In this prospective single center case series, we aimed to include 30 consecutive treatment naive patients with BE and HGD or intramucosal carcinoma (IMC). The sample size of this pilot study was not optimized for hypothesis testing but was based on previous cryoablation studies [7] [11] [12]. Since this is a post-market study of a Food and Drug Administration approved device, which was used in accordance with its “instructions for use” under conditions of standard medical practice, no additional institutional review board approval or trial registration was required according to Dutch regulations.

Exclusion criteria were prior ablative or radiation therapy, and surgery involving the esophagus. Nodular-appearing abnormalities or lesions were first removed by a cap-assisted EMR procedure.

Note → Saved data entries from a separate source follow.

**config.mk**
```make
export PLATFORM = sky130hd
export DESIGN_NAME = resp_recv_ingress_arbiter
export DESIGN_NICKNAME = d
export VERILOG_FILES = /design/src/rtl/resp_recv_ingress_arbiter.sv
export SDC_FILE = /design/constraint.sdc
export NUM_CORES = 1
export LEC_CHECK = 0
export CORE_AREA = 2 2 610 612
export DETAILED_ROUTE_END_ITERATION = 7
export DIE_AREA = 0 0 612 614
export SYNTH_ARGS = -nofsm -noshare
export SYNTH_HDL_FRONTEND = slang
export SYNTH_SLANG_ARGS = --single-unit
```
**constraint.sdc**
```tcl
create_clock -name clk -period 20.1 [get_ports clk]
set_clock_uncertainty 0.05 [all_clocks]
set_input_delay 3.015 -clock clk [delete_from_list [all_inputs] [get_ports clk]]
set_output_delay 3.015 -clock clk [all_outputs]
set_load 0.02 [all_outputs]
```
**src/rtl/resp_recv_ingress_arbiter.sv**
```systemverilog
// Round-robin ingress arbiter for the response-receive path with per-lane credit limiting.
// Optional per-lane accepted-packet statistics are enabled by defining RESP_RECV_ARB_STATS_EN.
module resp_recv_ingress_arbiter #(
  parameter int unsigned N_CHAN          = 4,
  parameter int unsigned CHAN_LOG        = 2,
  parameter int unsigned META_WIDTH      = 256,
  parameter int unsigned MAX_OUTSTANDING = 8,
  parameter int unsigned CNT_WIDTH       = 4
) (
  input  logic                           clk,
  input  logic                           rst,
  input  logic [N_CHAN-1:0]              ingress_pkt_valid,
  input  logic [N_CHAN*META_WIDTH-1:0]   ingress_pkt_head,
  output logic [N_CHAN-1:0]              ingress_pkt_ready,
  output logic                           fetch_cxt_ingress_valid,
  output logic [META_WIDTH+CHAN_LOG-1:0] fetch_cxt_ingress_head,
  output logic [META_WIDTH-1:0]          fetch_cxt_ingress_data,
  output logic                           fetch_cxt_ingress_start,
  output logic                           fetch_cxt_ingress_last,
  input  logic                           fetch_cxt_ingress_ready,
  input  logic                           cxt_release_valid,
  input  logic [CHAN_LOG-1:0]            cxt_release_chan,
  output logic [N_CHAN*CNT_WIDTH-1:0]    chan_outstanding,
  output logic                           credit_underflow_err
`ifdef RESP_RECV_ARB_STATS_EN
  ,
  input  logic [CHAN_LOG-1:0]            stat_rd_chan,
  output logic [31:0]                    stat_pkt_count
`endif
);

  typedef enum logic [0:0] {StIdle, StIssue} state_e;

  state_e                         state_q, state_d;
  logic [CNT_WIDTH-1:0]           cnt_q [N_CHAN];
  logic [CHAN_LOG-1:0]            rr_ptr_q;
  logic [META_WIDTH+CHAN_LOG-1:0] head_q;
  logic                           err_q;

  logic [N_CHAN-1:0]     eligible;
  logic                  arb_en;
  logic                  grant_found;
  logic [CHAN_LOG-1:0]   grant_idx;
  logic                  accept;
  logic [META_WIDTH-1:0] meta_sel;
  logic [N_CHAN-1:0]     cnt_inc;
  logic [N_CHAN-1:0]     cnt_dec;
  logic                  rel_in_range;
  logic                  rel_cnt_zero;
  logic                  underflow;
  int unsigned           search_idx;

  always_comb begin
    eligible = '0;
    for (int unsigned i = 0; i < N_CHAN; i++) begin
      eligible[i] = ingress_pkt_valid[i] && (cnt_q[i] < CNT_WIDTH'(MAX_OUTSTANDING));
    end
  end

  // Search starts one past the last granted lane so the previous winner goes last.
  always_comb begin
    grant_found = 1'b0;
    grant_idx   = '0;
    search_idx  = 0;
    for (int unsigned k = 1; k <= N_CHAN; k++) begin
      search_idx = (32'(rr_ptr_q) + k) % N_CHAN;
      if (!grant_found && eligible[search_idx]) begin
        grant_found = 1'b1;
        grant_idx   = CHAN_LOG'(search_idx);
      end
    end
  end

  always_comb begin
    meta_sel = '0;
    for (int unsigned i = 0; i < N_CHAN; i++) begin
      if (grant_idx == CHAN_LOG'(i)) begin
        meta_sel = ingress_pkt_head[i*META_WIDTH +: META_WIDTH];
      end
    end
  end

  // A new header can be taken when idle or when the held request leaves this cycle.
  assign arb_en = (state_q == StIdle) || fetch_cxt_ingress_ready;
  assign accept = arb_en && grant_found && !rst;

  always_comb begin
    ingress_pkt_ready = '0;
    if (accept) begin
      ingress_pkt_ready = N_CHAN'(1) << grant_idx;
    end
  end

  always_comb begin
    state_d = state_q;
    unique case (state_q)
      StIdle: begin
        if (accept) begin
          state_d = StIssue;
        end
      end
      StIssue: begin
        if (fetch_cxt_ingress_ready) begin
          state_d = accept ? StIssue : StIdle;
        end
      end
      default: state_d = StIdle;
    endcase
  end

  always_comb begin
    rel_in_range = (32'(cxt_release_chan) < N_CHAN);
    rel_cnt_zero = 1'b0;
    for (int unsigned i = 0; i < N_CHAN; i++) begin
      if (cxt_release_chan == CHAN_LOG'(i)) begin
        rel_cnt_zero = (cnt_q[i] == '0);
      end
    end
    underflow = cxt_release_valid && (!rel_in_range || rel_cnt_zero);
  end

  always_comb begin
    cnt_inc = '0;
    cnt_dec = '0;
    for (int unsigned i = 0; i < N_CHAN; i++) begin
      cnt_inc[i] = accept && (grant_idx == CHAN_LOG'(i));
      cnt_dec[i] = cxt_release_valid && (cxt_release_chan == CHAN_LOG'(i)) && (cnt_q[i] != '0);
    end
  end

  always_ff @(posedge clk or posedge rst) begin
    if (rst) begin
      state_q  <= StIdle;
      rr_ptr_q <= '0;
      head_q   <= '0;
      err_q    <= 1'b0;
      for (int unsigned i = 0; i < N_CHAN; i++) begin
        cnt_q[i] <= '0;
      end
    end else begin
      state_q <= state_d;
      if (accept) begin
        rr_ptr_q <= grant_idx;
        head_q   <= {grant_idx, meta_sel};
      end
      if (underflow) begin
        err_q <= 1'b1;
      end
      for (int unsigned i = 0; i < N_CHAN; i++) begin
        if (cnt_inc[i] && !cnt_dec[i]) begin
          cnt_q[i] <= cnt_q[i] + CNT_WIDTH'(1);
        end else if (cnt_dec[i] && !cnt_inc[i]) begin
          cnt_q[i] <= cnt_q[i] - CNT_WIDTH'(1);
        end
      end
    end
  end

  always_comb begin
    chan_outstanding = '0;
    for (int unsigned i = 0; i < N_CHAN; i++) begin
      chan_outstanding[i*CNT_WIDTH +: CNT_WIDTH] = cnt_q[i];
    end
  end

  assign fetch_cxt_ingress_valid = (state_q == StIssue);
  assign fetch_cxt_ingress_start = fetch_cxt_ingress_valid;
  assign fetch_cxt_ingress_last  = fetch_cxt_ingress_valid;
  assign fetch_cxt_ingress_head  = head_q;
  assign fetch_cxt_ingress_data  = head_q[META_WIDTH-1:0];
  assign credit_underflow_err    = err_q;

`ifdef RESP_RECV_ARB_STATS_EN
  logic [31:0] pkt_cnt_q [N_CHAN];
  logic [31:0] stat_sel;
  logic [31:0] stat_q;

  always_comb begin
    stat_sel = '0;
    for (int unsigned i = 0; i < N_CHAN; i++) begin
      if (stat_rd_chan == CHAN_LOG'(i)) begin
        stat_sel = pkt_cnt_q[i];
      end
    end
  end

  always_ff @(posedge clk or posedge rst) begin
    if (rst) begin
      stat_q <= '0;
      for (int unsigned i = 0; i < N_CHAN; i++) begin
        pkt_cnt_q[i] <= '0;
      end
    end else begin
      stat_q <= stat_sel;
      for (int unsigned i = 0; i < N_CHAN; i++) begin
        if (cnt_inc[i]) begin
          pkt_cnt_q[i] <= pkt_cnt_q[i] + 32'd1;
        end
      end
    end
  end

  assign stat_pkt_count = stat_q;
`endif

endmodule

```
==> impl_metrics.yaml, run 1 <==
outcome:
  outcome: "finished clean"
setup_path:
  path_cells: "clkdlybuf4s50_1, nor2b_1, nor2_1, a211oi_4, buf_4, nand2_2, nor2_1, clkdlybuf4s50_1"
  start_kind: "input pin"
  worst-path-stages: 8
  crit_arrival_ps: 7030
  timing.reg2reg.worst_path_depth: 14
  cp_num_buf_inv: 3
  critPathMaxFanout: 43
  timing.critical_path.max_delay_family: "simple AND/OR/NAND/NOR gates"
  timing.critical_path.slowest_stage_cell: "sky130_fd_sc_hd__clkdlybuf4s50_1"
  crit_path_class: "in2out"
  worst_ep_required_time_ps: 17040
  crit_path_max_incr_delay_ps: 760
  endpoint_kind: "primary output"
power_and_ir_drop:
  worst_ir_drop_vdd_mv: 0.0772
  pwr_density_cell_nw_per_um2: 159
  cellLeakagePower_nw: 13.9
  finalPower_w: 0.00646
synthesis:
  netlist.area_leader.share: 0.367
  synth_cell_types: 46
  postSynthNetCount: 3183
  yosysWarnings: 0
  synth-seq-area-share: 0.367
  avgSynthCellArea_um2: 8.82
  synthArstFlopShare: 1.00
  post_synth_instance_area_um2: 18800
  yosys_most_used_dff: "sky130_fd_sc_hd__dfrtp_1"
  number_of_flops_mapped_to_enable_cells_by_yosys: 0
  yosys-top-cells-count: "276 x sky130_fd_sc_hd__dfrtp_1, 258 x sky130_fd_sc_hd__buf_4, 232 x sky130_fd_sc_hd__nand2_1, 219 x sky130_fd_sc_hd__o221ai_1, 192 x sky130_fd_sc_hd__a211oi_1"
  postSynthRegisterBits: 276
  syn-instance-count: 2133
  synth.most_common_cell: "sky130_fd_sc_hd__dfrtp_1"
  synthDominantAreaCellType: "sky130_fd_sc_hd__dfrtp_1"
  synth.top_cells.by_area: "sky130_fd_sc_hd__dfrtp_1 37%, sky130_fd_sc_hd__buf_4 10%, sky130_fd_sc_hd__o221ai_1 10%"
floorplan:
  std_cell_rows: 224
  fp.dieW_um: 612
  io-pin-count: 1572
  dieArea_um2: 376000
  coreArea_um2: 370000
  die_height_um: 614
  floorplan.initialDensity: 0.0508
clocking:
  clk_pin_slew_ps: 60
  cts.sinks: 276
  cts-root-to-sink-buffers: 3
  ctsResizeCount: 0
  clk_latency_ps: 710
  cts-root-buf: "sky130_fd_sc_hd__clkbuf_16"
  holdBufCountCts: 0
  htree_num_levels: 2
  tritoncts: "built"
  cts_buffers: 50
  postCtsSetupRepairBufs: 0
detailed_routing:
  detailroute.via_count: 26529
  post-route-drc-count: 0
  vias_per_cell: 3.12
  ant_nets: 0
  drtPass1Iterations: 5
  first_iter_violations: 2492
  routed_wl_um: 317000
  post_drt_wl_per_cell_um: 37.3
min_path:
  timing.hold.worst.class: "reg2reg"
  min_path_cells: 1
placed_design:
  place.detailed.hpwl_um: 281000
  port_buffer_count: 1571
  globalplace.congestion: 0.928
global_routing:
  global_route.overflow_total: 0
  track_usage: 0.161
  grt_pass1_vias: 24235
  antenna_found_initial: 466
  grt_pass1_wl_um: 368000
  grt_start_max_net_pins: 87
cells_and_area:
  area.sequential_um2: 6910
  fill_cells: 42675
  multiInputGateArea_um2: 9190
  share_of_cells_above_drive_strength_1: 0.0512
  synth_to_layout_area_growth_pct: 116
  final_net_count: 4392
timing:
  worst-slew-pin-transition_ps: 1320
  fmax_ghz: 0.0991
  setup_viol_count_final: 0
  drv_slew: 0
  hold_viol_final: 0
  final_worst_path_period_need_ps: 10090
  layout_worst_path_cycle_share: 0.502
  timing.setup.tns_ps: 0
  unrepaired_setup_endpoints_after_global_routing: "false"
  hold_ws_ps: 417
  slew_headroom: 0.113
run:
  cap_viol_max_count: 0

The residual BE mucosa was treated with cryospray ablation using pressurized CO2 gas as cryogen (Polar Wand, GI Supply, Camp Hill, Pennsylvania, United States; [Fig. 1]) within 3 months following EMR. The Polar Wand cryoablation device is Food and Drug Administration approved for treatment of esophageal lesions. Informed consent was obtained from each patient. The principle of CO2 cryoablation is based on repeated cycles of rapid freezing and thawing, resulting in apoptosis and destruction of the BE mucosa. The compressed CO2 gas is stored at room temperature. A 7-French cryospray catheter is introduced through the working channel and a suction catheter is attached to the tip of the endoscope. The release of the pressurized CO2 gas at the mucosal surface results in a rapid temperature drop to – 78 °C (Joule Thompson effect) and subsequent freezing of the mucosa ([Fig. 2]). Cryospray ablation was performed at monthly intervals until the complete BE segment was eliminated or up to seven treatment sessions ([Fig. 3]). If no reduction of the BE segment was observed after two subsequent treatment sessions, cryoablation was terminated to minimize the burden to patients. Cryoablation treatments consisted of six applications with a CO2 catheter per 2 – 3 cm hemi-circumferential BE segment during 20 seconds, with active suctioning of the stomach between applications ([Video 1], Supplementary Material). Midazolam or propofol were used as sedative agents during the cryospray treatments. All procedures were performed by two experienced endoscopists (PS and FV). During the cryoablation phase, proton pump inhibitors were prescribed in a dose of 40 mg twice daily.

Zoom Image
Fig. 1 The Polar Wand CO2 cryotherapy system. a The front of the portable system. b The tank with the compressed CO2 gas and the disposable suction bottle at the back of the system, and the foot pedal to apply the gas flow. c The 7-French flexible cryospray catheter, which is introduced through the working channel of the endoscope.
Zoom Image
Fig. 2 Application of the pressurized CO2 gas. a Endoscopic view of the BE segment. b The release of the pressurized CO2 gas results in freezing of the mucosa. c After 20 seconds of freezing, the CO2 release is interrupted, resulting in thawing of the mucosa.
Zoom Image
Fig. 3 Flow chart of the cryoablation study protocol. Following removal of nodular lesions by EMR in patients with HGD or IMC, cryospray ablation was performed at monthly intervals until the complete BE segment was eliminated or up to seven treatment sessions. At 3, 6, 12, 18, and 24 months post-treatment, follow-up endoscopies with biopsies were performed. EMR (of nodular lesions) and APC were performed if HGD or IMC were detected post-cryoablation. Legend: Bx = biopsies; Endosc = endoscopy.


Quality:
The tip of the cryospray catheter, introduced through the working channel of the endoscope, is shown on the left. The release of the CO2 gas at the mucosal surface results in freezing of the BE tissue. Cryoablation for 20 seconds is followed by active suctioning of the stomach to avoid extensive gastric distension.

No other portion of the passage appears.